Her eyes, however, would glisten. Her sadness would rush through me like storm rain in a gutter. Eventually, her sadness would thicken into anger. I would understand. After all, I had betrayed her. But …

One night.

She would never know.

I took the passport from the bowl, shook off the sand, and slid it into the coat pocket. It was rigid and felt heavier than it was, and somehow fragile, as though it were a pane of glass. Anxiety sizzled in my belly. I remembered Sid’s words: You’ve been in prison your whole life.

I buttoned the last button. The coat would cover some of my drab Half Kith clothes, and with any luck the guards at the gate wouldn’t discern the color of my trousers in the dark. My body was taut with fear.

I imagined saying to Sid, I bet that you are never afraid.

You left your home.

You sailed to a region marked on a map as dangerous waters.

You let yourself be sent to prison without protest.

Do you know what this feels like? What I feel like?

Come find me, she said in my mind. Ask me for real.

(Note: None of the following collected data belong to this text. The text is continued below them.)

==> config.mk <==
export PLATFORM = sky130hd
export DESIGN_NAME = stride_addr_gen
export DESIGN_NICKNAME = d
export VERILOG_FILES = /design/src/hw/mem_pkg.sv /design/src/hw/access_pkg.sv /design/src/hw/stride_addr_gen.sv
export VERILOG_INCLUDE_DIRS = /design/src /design/src/hw
export SDC_FILE = /design/constraint.sdc
export NUM_CORES = 1
export LEC_CHECK = 0
export BUFFER_PORTS_ARGS = -buffer_cell sky130_fd_sc_hd__buf_2
export CAP_MARGIN = 20
export CORE_MARGIN = 2
export CORE_UTILIZATION = 34
export DETAILED_ROUTE_END_ITERATION = 10
export SYNTH_ARGS = -nofsm -noshare
export SYNTH_HDL_FRONTEND = slang
export SYNTH_SLANG_ARGS = --single-unit
==> constraint.sdc <==
create_clock -name clock -period 2.93 [get_ports clock]
set_clock_uncertainty 0.05 [all_clocks]
set_input_delay 0.586 -clock clock [delete_from_list [all_inputs] [get_ports clock]]
set_output_delay 0.586 -clock clock [all_outputs]
set_load 0.03 [all_outputs]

I blew out the lamp. Darkness doused the room. My reflection in the window vanished into black glass.



* * *



“Name?”

I kept my eyes down. The guard at the gate wore boots and crease-free trousers, the fabric crisp and red and with blue piping. “Laren.” I had chosen a name with a common ending for a Middling woman.

“Occupation?”

“Merchant.”

“Wares?”

I brought Annin’s empty embroidered bag, the one I had used to capture the Elysium, from my pocket. “It’s just a sample. I hope to interest someone in ordering more.”

“That’s a man’s coat.”

“My brother’s,” I said. “I always forget how the temperature drops at night. He loaned me his.”

“Look at me.”

I brought my gaze up. In the lamplight, the young man’s expression was hardened into irritated boredom. “Green,” he said disapprovingly.

“Excuse me?”

“This passport says your eyes are hazel. They are not. They are green.”

Nervousness bubbled in my stomach. I had never thought of my eyes as green. I had glanced at them briefly, once, in Raven’s handheld mirror. The color looked murky and unstable: not quite brown but nothing else easily named. “Hazel,” Morah said when I asked.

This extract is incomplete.